When Gatorade uncovered that it was losing its edge among hard-core athletes it took immediate action by launching the successful G series, focused on performance hydration. Brunswick discovered that new boating habits and fuel efficiency concerns were driving dissatisfaction with the current engines. Its Mercury Marine Division responded within 18 months, launching a low-weight, high performance engine that delighted its customers. Colgate was able to identify the trend to teeth whitening solutions early. It developed its Optic White toothpaste, one of its biggest successes in more than a decade, in just nine months.

How can I get customers to see me in a new way?

Large financial service companies have millions of customer relationships. But only a select few have managed to convince more than a tiny percentage of their customers to buy more than a handful of the products that they offer. Banks struggle to convince customers who rely on their investment expertise to turn to them for insurance. Insurance companies struggle to sell annuities and mutual funds. Wells Fargo has overcome these limitations to achieve outstanding success in cross selling their portfolio. They have built the perception of wider expertise by concentrating on customer needs at different stages in their lives. USAA has built expertise in understanding and meeting the needs of service men and women and their families instead of expertise in a single product. USAA’s customer loyalty and satisfaction are highest in the industry.

Can I change how I sell?

Sometimes customers don’t need a new or improved product—just a better way to buy it. Avery Dennison, the label maker, found itself increasingly commoditized, bidding for contracts with distributors almost solely on price. In ten months it created segment teams to focus on a different set of buyers, packaging engineers and marketers at the large end customer companies such as Coke or L’Oreal. These engineers and marketers wanted value-added labels that could enhance their products on shelf. They wanted to make purchases based on quality, not price. By reaching out to them Avery Dennison increased unit sales and margins by participating in the part of the market that was driven by value not low price.

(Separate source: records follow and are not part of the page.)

<file path="src/rtl/cache_fill_fsm.sv">
// Block-fill miss handler for the 2-way data cache: fetches an 8-word block, writes it, then metadata.
// Outputs are combinational from state/counters/MemDataValid; memory returns are never stalled.
module cache_fill_fsm #(
   parameter int WORDS  = 8,
   parameter int ADDR_W = 16
) (
   input  logic              clk,
   input  logic              rst,
   input  logic              Req,
   input  logic              Miss,
   input  logic [ADDR_W-1:0] MissAddr,
   input  logic [ADDR_W-1:0] MemDataIn,
   input  logic              MemDataValid,
   output logic [ADDR_W-1:0] MemAddr,
   output logic              MemEnable,
   output logic [ADDR_W-1:0] FillAddr,
   output logic [ADDR_W-1:0] DataOut_FSM,
   output logic              Data_WE,
   output logic              MetaData_WE,
   output logic              Busy
);

   localparam int CNT_W = $clog2(WORDS);
   localparam int OFF_W = CNT_W + 1;
   localparam logic [CNT_W-1:0]  LAST     = CNT_W'(WORDS - 1);
   localparam logic [ADDR_W-1:0] OFF_MASK = ADDR_W'((1 << OFF_W) - 1);

   typedef enum logic [1:0] {
      IDLE = 2'd0,
      FILL = 2'd1,
      META = 2'd2
   } state_t;

   state_t            state_q, state_d;
   logic [ADDR_W-1:0] base_q, base_d;
   logic [CNT_W-1:0]  issue_cnt_q, issue_cnt_d;
   logic [CNT_W-1:0]  recv_cnt_q, recv_cnt_d;
   logic              issue_done_q, issue_done_d;

   function automatic logic [ADDR_W-1:0] word_addr(input logic [ADDR_W-1:0] base,
                                                    input logic [CNT_W-1:0]  cnt);
      return base + {{(ADDR_W-OFF_W){1'b0}}, cnt, 1'b0};
   endfunction

   always_ff @(posedge clk) begin
      if (rst) begin
         state_q      <= IDLE;
         base_q       <= '0;
         issue_cnt_q  <= '0;
         recv_cnt_q   <= '0;
         issue_done_q <= 1'b0;
      end else begin
         state_q      <= state_d;
         base_q       <= base_d;
         issue_cnt_q  <= issue_cnt_d;
         recv_cnt_q   <= recv_cnt_d;
         issue_done_q <= issue_done_d;
      end
   end

   always_comb begin
      state_d      = state_q;
      base_d       = base_q;
      issue_cnt_d  = issue_cnt_q;
      recv_cnt_d   = recv_cnt_q;
      issue_done_d = issue_done_q;
      case (state_q)
         IDLE: begin
            if (Req && Miss) begin
               state_d      = FILL;
               base_d       = MissAddr & ~OFF_MASK;
               issue_cnt_d  = '0;
               recv_cnt_d   = '0;
               issue_done_d = 1'b0;
            end
         end
         FILL: begin
            // Issue and receive counters advance independently; returns lag issues.
            if (!issue_done_q) begin
               issue_cnt_d = issue_cnt_q + 1'b1;
               if (issue_cnt_q == LAST) begin
                  issue_done_d = 1'b1;
               end
            end
            if (MemDataValid) begin
               recv_cnt_d = recv_cnt_q + 1'b1;
               if (recv_cnt_q == LAST) begin
                  state_d = META;
               end
            end
         end
         META:    state_d = IDLE;
         default: state_d = IDLE;
      endcase
   end

   always_comb begin
      MemAddr     = '0;
      MemEnable   = 1'b0;
      FillAddr    = '0;
      DataOut_FSM = '0;
      Data_WE     = 1'b0;
      MetaData_WE = 1'b0;
      Busy        = 1'b0;
      case (state_q)
         FILL: begin
            Busy      = 1'b1;
            MemEnable = !issue_done_q;
            MemAddr   = word_addr(base_q, issue_cnt_q);
            FillAddr  = base_q;
            if (MemDataValid) begin
               Data_WE     = 1'b1;
               DataOut_FSM = MemDataIn;
               FillAddr    = word_addr(base_q, recv_cnt_q);
            end
         end
         META: begin
            // Metadata (and LRU) only updates after every data word is in place.
            Busy        = 1'b1;
            MetaData_WE = 1'b1;
            FillAddr    = base_q;
         end
         default: ;
      endcase
   end

endmodule
</file>
<file path="config.mk">
export PLATFORM = sky130hd
export DESIGN_NAME = cache_fill_fsm
export DESIGN_NICKNAME = d
export VERILOG_FILES = /design/src/rtl/cache_fill_fsm.sv
export SDC_FILE = /design/constraint.sdc
export NUM_CORES = 1
export LEC_CHECK = 0
export ABC_AREA = 1
export BUFFER_PORTS_ARGS = -buffer_cell sky130_fd_sc_hd__buf_2
export CORE_MARGIN = 2
export CORE_UTILIZATION = 43
export CTS_CLUSTER_SIZE = 24
export DETAILED_ROUTE_END_ITERATION = 8
export PLACE_DENSITY = 0.88
export SETUP_SLACK_MARGIN = 0.15
export SLEW_MARGIN = 20
export SYNTH_ARGS = -nofsm -noshare
export SYNTH_HDL_FRONTEND = slang
export SYNTH_SLANG_ARGS = --single-unit
</file>
<file path="constraint.sdc">
create_clock -name clk -period 2 [get_ports clk]
set_clock_uncertainty 0.2 [all_clocks]
set_input_delay 0 -clock clk [delete_from_list [all_inputs] [get_ports clk]]
set_output_delay 0 -clock clk [all_outputs]
set_load 0.005 [all_outputs]
</file>
==> flow_summary.yaml <==
status:
  status: "complete, no violations"
yosys:
  netlist-cell-type-count: 19
  syn_inst: 231
  synth_warnings: 0
  synthesis.area_mm2: 0.00142
  postSynthAreaPerCell_um2: 6.13
  ys_seq_area_share_pct: 29.7
  synth.ff_latch_count: 21
power:
  internal_power_mw: 1.10
  pwr-share-seq_pct: 28.1
  clkPwrFrac_pct: 10.0
  netSwitchingPower_mw: 1.04
  comb_power_share_pct: 61.9
  power_density_mw_per_mm2: 1010
  sw_frac_of_total_pct: 48.7
  vdd_drop_max_v: 0.000479
  p_leak_nw: 1.32
drt:
  drtAntennaViolNets: 0
  vias_per_cell: 4.47
  drc: 0
  firstDrtPassIters: 4
  routedWlPerCell_um: 11.3
  vias: 1662
  wirelength_mm: 4.20
  drt_iter0_drc: 125
floorplanning:
  design.core.area_mm2: 0.00310
  ios: 89
  initial_core_util_pct: 45.6
  die-area_mm2: 0.00377
  die_y_um: 61.4
  die_w_um: 61.4
  rows: 20
timing:
  min_period_ps: 1820
  setup_violations: 0
  period_share_pct: 91.0
  setup_tns_ps: 0
  worst_slew_pin_slew_ps: 624
  slew_headroom_pct: 58.4
  rsz0062_at_grt: "yes"
  hold_viol_final: 0
  fmax_mhz: 549
  slew_viol_final: 0
final_layout:
  layout_common_cells: "buf_2 (82), inv_1 (57), nand2_1 (42)"
  n_antenna_cell: 0
  layout-drive-gt1-share_pct: 36.0
  mostFrequentLayoutCell: "buf_2"
  nNetsFinal: 375
  syn_to_final_growth_pct: 50.1
  final_area_mm2: 0.00213
  finalNonFillerCells: 372
setup_path:
  worstSetupPathType: "reg -> out"
  cp.required_ps: 1800
  cp_data_arrival_time_ps: 1620
  end_kind: "primary output"
  max_stage_delay_ps: 390
  path_cells: "inv_4 > ha_4 > clkinvlp_4 > nor3_2 > buf_2"
  crit_fanout: 7
  critPathTopFamily: "flip-flops"
  crit_slowest_cell: "dfxtp_4"
  critPathBufInv: 3
  cp-start-kind: "register"
place:
  place_area_mm2: 0.00183
  dp_hpwl_mm: 2.65
  portBuffers: 82
  routabilityCongestion: 0.763
  dp_cells: 349
global_routing:
  antenna_found_initial: 0
  gr-total-overflow: 0
  gr-usage-all-layers_pct: 21.2
  grt_pass1_vias: 1353
  grt_pass1_wl_mm: 5.99
  grt_max_degree: 27
clock_network:
  cts_buffers: 3
  path_clk_slew_ps: 130
  clock_path_buffers: 2
  clock_latency_ps: 320
  cts_root_buffer: "clkbuf_4"
  tritoncts: "done"
  h-tree-depth: 1
  numClockSinks: 21
run:
  drv_cap: 0
hold_path:
  hp-class: "in -> reg"
-- cells by family after synthesis --
| logic type | synth area share [%] |
|---|---|
| buffers and inverters | 21.8 |
| adder cells (fa/ha/maj) | 7.95 |
| AO/OA/AOI/OAI | 9.89 |
| other | 0.265 |
| AND/OR/NAND/NOR | 30.4 |
| flip-flops | 29.7 |
-- through the flow --
stage | utilization (%) | hold WS (ps) | setup slack, ps | total power, mW
3_3_place_gp | 59.0 | 62.8 | 359 | 1.61
2_1_floorplan | - | -129 | 596 | 1.34
6_report | 68.5 | 42.8 | 180 | 2.14
3_5_place_dp | 59.0 | 71.9 | 284 | 1.65
4_1_cts | 66.2 | 21.2 | 136 | 2.01
5_1_grt | 68.5 | 71.6 | 93.6 | 2.30
-- cells in the mapped netlist --
cell type   n  area, um^2
inv_1      60         225
nand2_1    42         158
nor2_1     33         124
dfxtp_1    21         420
a21oi_1    15        75.1
nor3_1     14        70.1
ha_1        9         113
buf_2       7        35.0
o21ai_0     7        35.0
o21ai_1     6        30.0
nand2_4     3        33.8
nand3_1     3        15.0
buf_4       2        15.0
buf_6       2        22.5
inv_2       2        7.51
nand2_2     2        12.5
clkbuf_1    1        3.75
conb_1      1        3.75
nand3_4     1        17.5
-- cell type report --
type	count	area [um^2]
flip-flops and latches	21	425
inverters	62	241
clock inverters	1	5.00
repair buffers	103	608
repair inverters	1	7.51
well taps	44	55.1
fillers	255	977
multi-input cells	137	761
clock buffers	3	22.5
-- routing by layer --
| layer | global-route usage [%] | wire (um) |
|---|---|---|
| met1 | 23.7 | 1710 |
| met2 | 39.7 | 2170 |
| met3 | 5.25 | 212 |
| met4 | 6.08 | 102 |
| met5 | 0 | 0 |
-- flip-flops by register name, indices dropped and copies added, names as in the netlist --
name / flops
issue_done_q: 1
issue_cnt_q: 3
base_q: 12
state_q: 2
recv_cnt_q: 3
-- power groups by stage --
stage,Combinational (mW),Sequential (mW),Clock [mW]
after global placement,1.02,0.585,0
after CTS,1.22,0.581,0.215
after detailed placement,1.06,0.589,0
final,1.32,0.601,0.213
after global routing,1.46,0.610,0.233
after floorplan,0.765,0.577,0
-- final timing paths --
check,from,to,slack (ps),cells past startpoint
min,rst,state_q[1],40,4
min reg2reg,base_q[7],base_q[7],280,2
max,state_q[0],FillAddr[15],180,5
max reg2reg,state_q[0],recv_cnt_q[1],400,8
-- worst register-to-register path, delay by kind of cell (launching register included) --
kind          cells  cell delay (ps)
fa+ha+maj         1              160
buf+inv           1               80
simple gates      6              710
flops             1              380
-- repair_timing --
action,4_1_cts,5_1_grt
buffers inserted,1,1
pin swaps,1,5
gates resized for setup,6,17
cloned,1,0
endpoints found under the setup margin,30,43
hold endpoints to repair,16,0
hold buffers,16,0
(Power assumes the default switching activity.)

These examples of rapid growth moves share a common theme – they all stem from a deeper understanding of customer motivations—the underlying (and often hidden) triggers of consideration and purchase. When customer needs, wants and perceptions define the battlegrounds, new opportunities often emerge, and existing markets are defined more clearly. That makes it easier to target more effectively, create shopping experiences that are more engaging and use marketing and sales tools that are more persuasive.

Goose your company’s strategy-development process

Something else these companies have in common – regardless of size and complexity – their leaders recognize that today’s marketplace requires quick decisions.

They give line managers more authority to develop growth strategies and carry them out. These in-the-trenches leaders ask more practical questions than typical strategists and place greater emphasis on using the assets they already have. They are primarily concerned with improving performance in categories and among consumers where they already compete.

These companies have found that the old strategy development model, where strategists and management consultants determined “where to play” and then handed over resolving “how to win” to division leaders, is simply too time consuming and prone to breakdowns in the hand-off from strategy to implementation.

Of course, excessive emphasis on tactical gains or letting short-term results dictate strategic decisions is a bad idea, distracting companies and brands from their core values. But given the rapid pace of innovation and intensifying competition, growth leaders need to make changes to drive success both today and tomorrow. Unlocking and exploiting customer insights and motivations won’t just power short-term gains. It will also better shape long-range strategies, making your company more responsive to key audiences next quarter, next year, and in five years.